Bodies Visible and Invisible: The Erasure of the Jewish Cemetery in the Life of Modern Thessaloniki

LAQUEUR and HESSE

The Nazis wanted the Jews dead; they had no compunction about desecrating graves. But in day-to-day reality they had only a peripheral interest in the burial places of the ancestors of those they murdered. There was, of course, occasional destruction or mutilation of Jewish graves by Germans and by local anti-Semites who helped themselves to building material from the unguarded walls and tombs of a people who were longer among them. This was, however, far more often the case in small, isolated rural settings and in cemeteries where burials had ceased well before the Holocaust than it was in large urban areas or in working cemeteries. There are exceptions: two thirds of tombstones in the old cemetery in Frankfurt that had been used from the thirteenth to the early nineteenth century were demolished by the Nazis. But the far larger cemeteries in use from then until 1929 and from 1929 until now were left unscathed and the area of destruction, with its remaining stones, is now a memorial. There was also what we might call instrumental destruction as, for example, when the authorities in Berlin dug a trench through the unused Jewish cemetery in Grosse Hamburger Strasse. A whole swath of graves was destroyed—bombs destroyed others here and there in other cemeteries in Berlin’s center– but many of the oldest along the walls survived unscathed and were removed only in 1989 for preservation purposes. A new memorial was erected then for Moses Mendelssohn the cemetery’s most famous inhabitant—it was his third—and the whole area is now a memorial park with a few graves to suggest the land’s earlier functions.

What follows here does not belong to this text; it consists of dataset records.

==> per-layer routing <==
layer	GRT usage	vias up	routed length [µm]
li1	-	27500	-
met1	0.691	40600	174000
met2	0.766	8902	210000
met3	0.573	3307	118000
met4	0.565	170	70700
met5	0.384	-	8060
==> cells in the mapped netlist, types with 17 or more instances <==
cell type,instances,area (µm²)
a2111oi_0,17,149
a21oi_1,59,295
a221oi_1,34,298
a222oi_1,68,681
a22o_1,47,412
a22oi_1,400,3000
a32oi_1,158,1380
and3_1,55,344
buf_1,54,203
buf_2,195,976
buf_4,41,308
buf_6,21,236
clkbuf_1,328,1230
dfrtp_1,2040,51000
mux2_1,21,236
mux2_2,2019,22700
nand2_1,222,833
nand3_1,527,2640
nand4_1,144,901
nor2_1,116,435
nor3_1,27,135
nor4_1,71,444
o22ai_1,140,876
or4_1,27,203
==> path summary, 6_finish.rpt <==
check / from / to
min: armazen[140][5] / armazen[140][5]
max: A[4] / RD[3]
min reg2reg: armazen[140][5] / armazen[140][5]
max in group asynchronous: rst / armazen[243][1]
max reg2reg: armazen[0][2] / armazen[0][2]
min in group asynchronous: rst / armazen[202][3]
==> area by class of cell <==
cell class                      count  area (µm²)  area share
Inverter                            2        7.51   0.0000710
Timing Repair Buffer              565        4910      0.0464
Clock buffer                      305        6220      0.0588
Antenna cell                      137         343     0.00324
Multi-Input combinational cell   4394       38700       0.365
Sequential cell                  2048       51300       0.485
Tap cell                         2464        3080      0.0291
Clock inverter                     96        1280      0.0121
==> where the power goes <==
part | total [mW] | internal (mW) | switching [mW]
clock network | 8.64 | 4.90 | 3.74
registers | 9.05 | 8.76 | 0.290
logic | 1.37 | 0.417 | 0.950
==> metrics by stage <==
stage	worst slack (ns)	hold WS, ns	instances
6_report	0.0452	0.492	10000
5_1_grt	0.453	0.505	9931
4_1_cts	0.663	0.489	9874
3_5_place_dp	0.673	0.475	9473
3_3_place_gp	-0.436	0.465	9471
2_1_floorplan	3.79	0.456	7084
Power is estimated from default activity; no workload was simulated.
$ cat /design/flow/constraint.sdc
current_design registrars_bank

set clk_period 2.1
set clk_io_pct 0.2

create_clock -name clk0 -period $clk_period [get_ports {clk}]

set non_clock_inputs [all_inputs -no_clocks]
set_input_delay [expr $clk_period * $clk_io_pct] -clock clk0 $non_clock_inputs
set_output_delay [expr $clk_period * $clk_io_pct] -clock clk0 [all_outputs]
$ cat /design/flow/design.v
module registrars_bank 
(input [7:0] wd3,
input [2:0] wa3,
input we3, clk,
input [2:0]  ra1, ra2,
input rst,
output [7:0] rd1, rd2,
output [7:0] saida_0, saida_1, saida_2, saida_3, saida_4, saida_5, saida_6, saida_7);
reg [7:0] register [7:0];
integer i;
always @ (posedge clk or negedge rst)
begin
		if (!rst)  
		begin
			for(i=1;i<8;i=i+1)
			begin
			register[i]<=0;
			end
		end
		else if (we3==1 && wa3 != 0)
			register[wa3]<=wd3;
		else 
		register[0] <=0;
end
 assign rd1 = register[ra1];
 assign rd2 = register[ra2];
 assign saida_0 = register[0];
 assign saida_1 = register[1];
 assign saida_2= register[2];
 assign saida_3= register[3];
 assign saida_4 = register[4];
 assign saida_5 = register[5];
 assign saida_6 = register[6];
 assign saida_7 = register[7];
 endmodule
$ cat /design/flow/config.mk
export PLATFORM = sky130hd
export DESIGN_NAME = registrars_bank
export DESIGN_NICKNAME = registrars_bank
export VERILOG_FILES = /design/flow/design.v
export SDC_FILE = /design/flow/constraint.sdc
export NUM_CORES = 4
export LEC_CHECK = 1
export CORE_UTILIZATION = 50
$ cat /design/flow/run.sh
#!/bin/bash
# OpenROAD 26Q1-2900-gdf79404cd8, Yosys 0.63+post, stock flow scripts
make -C /OpenROAD-flow-scripts/flow DESIGN_CONFIG=/design/flow/config.mk WORK_HOME=/design/flow/orfs finish
==> GITHUB_STEP_SUMMARY <==
## PnR job results

| Metric | Value |
|---|---|
| Status | `finished, final reports clean` |
| First-pass GRT wire length | `16.6 mm` |
| Via count | `3,223` |
| Total area of sequential cells | `1640 um^2` |
| HPWL reported at the end of detailed placement | `between 7 and 8 mm` |
| Placed Cells | `between 500 and 600` |
| Die Size | `slightly below 8000 um^2` |
| Fillers | `approximately 430` |
| Crit start category | `primary input` |
| CTS max path bufs | `2` |
| H-tree levels | `3` |
| Worst-margin pin slew | `between 0.7 and 0.8 ns` |
| P per Cell Area | `~800 nW/um^2` |
| Final setup fails | `0` |
| Peak fanout along the critical path | `6` |
| CP Capture Point | `rd2[3]` |
| Synthesis-to-layout area growth | `52.0%` |
| Share of cells above drive strength 1 | `between 30% and 40%` |
| FF-to-FF Start | `register[7][0]` |
| Cells after Synth | `between 300 and 400` |
| Worst Setup SP | `ra2[0]` |
| Vias/cell | `5.61` |
| Cell Area, Synth | `roughly 3700 um^2` |
| Max Freq | `between 400 and 500 MHz` |
| Skew final | `0 ns` |
| Post-CTS Hold Fix Bufs | `0` |
| Clock sink total | `roughly 64` |
| Initial DRC count | `~130` |
| Hold Path Class | `in -> async` |
| Die width | `approximately 88 um` |
| Yosys warnings | `2` |
| Initial antenna violation count | `0` |
| Leakage Power | `roughly 2.5 nW` |
| GR Layer Usage met3 | `between 6 and 7%` |
| Post-synthesis sequential area ratio | `between 40% and 50%` |
| Asr flop ratio synth | `between 80 and 90%` |
| DRC viols | `0` |
| Final Cycle Share | `between 90% and 100%` |
| Fin cells | `between 500 and 600` |
| Routability cong. | `between 0.9 and 1` |
| Distinct lib cells used | `35` |
| Crit path required time | `approximately 1.7 ns` |
| Total track usage | `about 30%` |
| Root buf cell | `clkbuf_8` |
| Pre-CTS setup slack | `-0.572 ns` |
| Diodes inserted | `0` |
| Reg2Reg Setup Slack | `1.08 ns` |
| Crit path kind | `in -> out` |
| Worst slew margin | `between 50% and 60%` |
| Count of buffers from port buffering | `around 100` |
| CTS tree | `built` |
| Yosys Instances | `302` |
| Worst setup margin | `about 0.042 ns` |
| Largest register FFs | `approximately 64` |
| Critical Path Max Stage Delay | `0.45 ns` |
| Top Ports | `around 100` |
| Tool warnings | `28` |
| Max-Cap Viols | `0` |
| Setup TNS | `0 ns` |
| Final Max Tran Viols | `0` |
| GRT Residual Overflow | `0` |
| Starting density of the core | `53.0%` |
| Syn Area/Cell | `12.2 um^2` |
| Main flop type | `dfrtp_1` |
| CP arrival | `1.64 ns` |
| Registers, synthesis | `approximately 64` |
| Die Height | `roughly 88 um` |
| Total clock buffers created by CTS | `9` |
| Avg WL per Cell | `18.9 um` |
| Met1 Use GR | `47.4%` |
| Core Region | `6940 um^2` |
| RSZ-0062 raised after global routing | `true` |
| Reg-to-reg endpoint | `register[7][0]` |
| Yosys Chip Area | `between 3000 and 4000 um^2` |
| EDFF count, synth | `8` |
| Worst vdd ir | `slightly above 0.0005 V` |
| Largest net degree at the start of global routing | `~57` |
| Final Hold Viols | `0` |
| Crit path time final | `roughly 2 ns` |
| Fin util | `between 80% and 90%` |
| Top Registers | `register: 64 flops` |
| Antenna viol nets, final | `0` |
| Worst-Skew Late Latency | `between 0.3 and 0.4 ns` |
| Pre-Repair DR Iteration Count | `4` |
| Crit. End Element | `primary output` |
| Met2 Use GR | `46.0%` |
| Comb gate area | `between 1500 and 2000 um^2` |
| Clk slew on worst S/H paths | `roughly 0.070 ns` |
| Crit-path cells | `buf_6, buf_4, mux2i_1, a211oi_2, o22a_1, clkdlybuf4s50_1` |
| Worst Reg2Reg Path Length in Cells | `3` |
| Number of global-route vias before repair | `3,142` |
| Wirelength, routed | `approximately 11 mm` |
| Core Rows | `30` |
| Grt peak-use layer | `met1` |
| Top reg by flops | `register` |
| Pwr Total | `~4.5 mW` |
| Worst path slowest cell | `clkdlybuf4s50_1` |
-- layout by cell type (no fill, tap or decap), types with 2 or more instances in the layout --
| master | netlist | routed |
|---|---|---|
| clkbuf_8 | 0 | 10 |
| mux2_2 | 61 | 60 |
| nor3b_1 | 3 | 3 |
| buf_12 | 0 | 2 |
| clkbuf_1 | 3 | 3 |
| nor2b_1 | 9 | 9 |
| nor2_1 | 13 | 12 |
| bufinv_16 | 0 | 2 |
| nand2b_4 | 0 | 2 |
| buf_8 | 2 | 2 |
| nand3b_1 | 3 | 3 |
| edfxtp_1 | 8 | 8 |
| a311oi_1 | 3 | 3 |
| buf_2 | 5 | 6 |
| nand4b_2 | 3 | 3 |
| o22a_1 | 14 | 14 |
| mux2i_1 | 34 | 34 |
| o22ai_2 | 0 | 2 |
| o32ai_1 | 3 | 3 |
| a31oi_1 | 6 | 6 |
| dlymetal6s2s_1 | 0 | 3 |
| clkdlybuf4s50_1 | 0 | 77 |
| nand2b_1 | 10 | 7 |
| nand2_1 | 8 | 7 |
| a211oi_2 | 0 | 3 |
| dlygate4sd2_1 | 0 | 8 |
| a21oi_1 | 2 | 2 |
| dfrtp_1 | 56 | 56 |
| a211oi_1 | 11 | 8 |
| buf_6 | 3 | 16 |
| and4bb_2 | 2 | 2 |
| or3_4 | 0 | 2 |
| and2_1 | 8 | 8 |
| o22ai_1 | 11 | 9 |
| buf_4 | 10 | 68 |
-- what timing repair did --
action                     CTS  global route
pin swaps                   26            11
hold endpoints to repair     0             0
setup buffers               27            15
setup endpoints to repair   16             8
gates resized               75            11
-- cell type report --
type | count | share of cell area (%)
clock buffer | 13 | 2.66
clock inverter | 3 | 1.16
multi-input combinational | 215 | 34.5
sequential | 64 | 29.4
timing repair buffer | 184 | 30.2
tap | 96 | 2.15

In general, the Nazis did not systematically direct their fury against bones and monuments. All of Europe’s major Jewish cemeteries– except for that of Thessaloniki– survived the Holocaust more or less intact. This includes those in the very heart of National Socialism (the magnificent Weissensee with rows upon rows of graves of Jewish soldiers of the Great War and verdant avenues of neo-classical tombs and the more modest and overgrown, but still grand, Prenzlauer Allee in Berlin) as well as those in other major German cities and towns— Frankfurt, Munich, Hamburg, Breslau. The Jewish cemeteries in the capitals of occupied or annexed western and central Europe also still stand: Amsterdam; Budapest; the Jewish sections in all of Paris major cemeteries and the far more impressive Jewish section of the great Vienna cemetery; Prague’s famous and much visited old cemetery—a major tourist site—and the new cemetery where Kafka is buried. More remarkable and ironic is the survival of the Jewish cemeteries of Warsaw and Lodz. The Warsaw Ghetto was annihilated, bombed and burned to the ground; the Warsaw Jewish Cemetery– “The Gesia”–in its midst, with one hundred and fifty thousand graves was spared. In Lodz, the enormous Jewish cemetery at the edge of what became the infamous ghetto was used as a killing ground for Jews and others. The Community that owned it was largely annihilated; the cemetery was not.

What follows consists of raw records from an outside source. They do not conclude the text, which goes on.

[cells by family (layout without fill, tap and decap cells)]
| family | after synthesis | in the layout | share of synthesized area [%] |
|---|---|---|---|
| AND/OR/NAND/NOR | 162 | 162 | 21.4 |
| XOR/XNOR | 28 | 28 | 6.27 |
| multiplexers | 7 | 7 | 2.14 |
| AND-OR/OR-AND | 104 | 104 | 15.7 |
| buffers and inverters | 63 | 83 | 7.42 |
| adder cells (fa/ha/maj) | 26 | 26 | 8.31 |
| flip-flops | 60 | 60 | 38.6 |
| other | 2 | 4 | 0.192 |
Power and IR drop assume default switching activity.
==> flow/constraint.sdc <==
current_design MUX

set clk_period 1.0
set clk_io_pct 0.2

create_clock -name clk0 -period $clk_period

set non_clock_inputs [all_inputs -no_clocks]
set_input_delay [expr $clk_period * $clk_io_pct] -clock clk0 $non_clock_inputs
set_output_delay [expr $clk_period * $clk_io_pct] -clock clk0 [all_outputs]
==> flow/design.v <==
module MUX(
  input dataSelector,
  input [31:0] firstData,
  input [31:0] secondData,
  output reg [31:0] outputData
);
always @(*) begin
  case (dataSelector)
    0: outputData = firstData;
    1: outputData = secondData;
  endcase
end
endmodule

In fact, genocide and systematic grave desecration do not seem to go together. Few Armenian cemeteries survive in eastern Anatolia; valuable stones were taken; there has been sporadic desecration of surviving Armenian burial sites in the 1950’s and 1960’s but there was no systematic destruction in 1915-1916. The major Armenian cemetery in Istanbul from before the genocide is still well maintained.

To repeat: while the Nazi presence may have tipped the balance in a local struggle over the Jewish cemetery, the explanation for its destruction and subsequent erasure from memory has deeper and more complex roots. There were plenty of monuments still on the site in 1945– or, more to the point, after the killing of the civil war had stopped– to create a memorial park through which Greeks could imagine a vanished community
amongst whom they had for so long lived.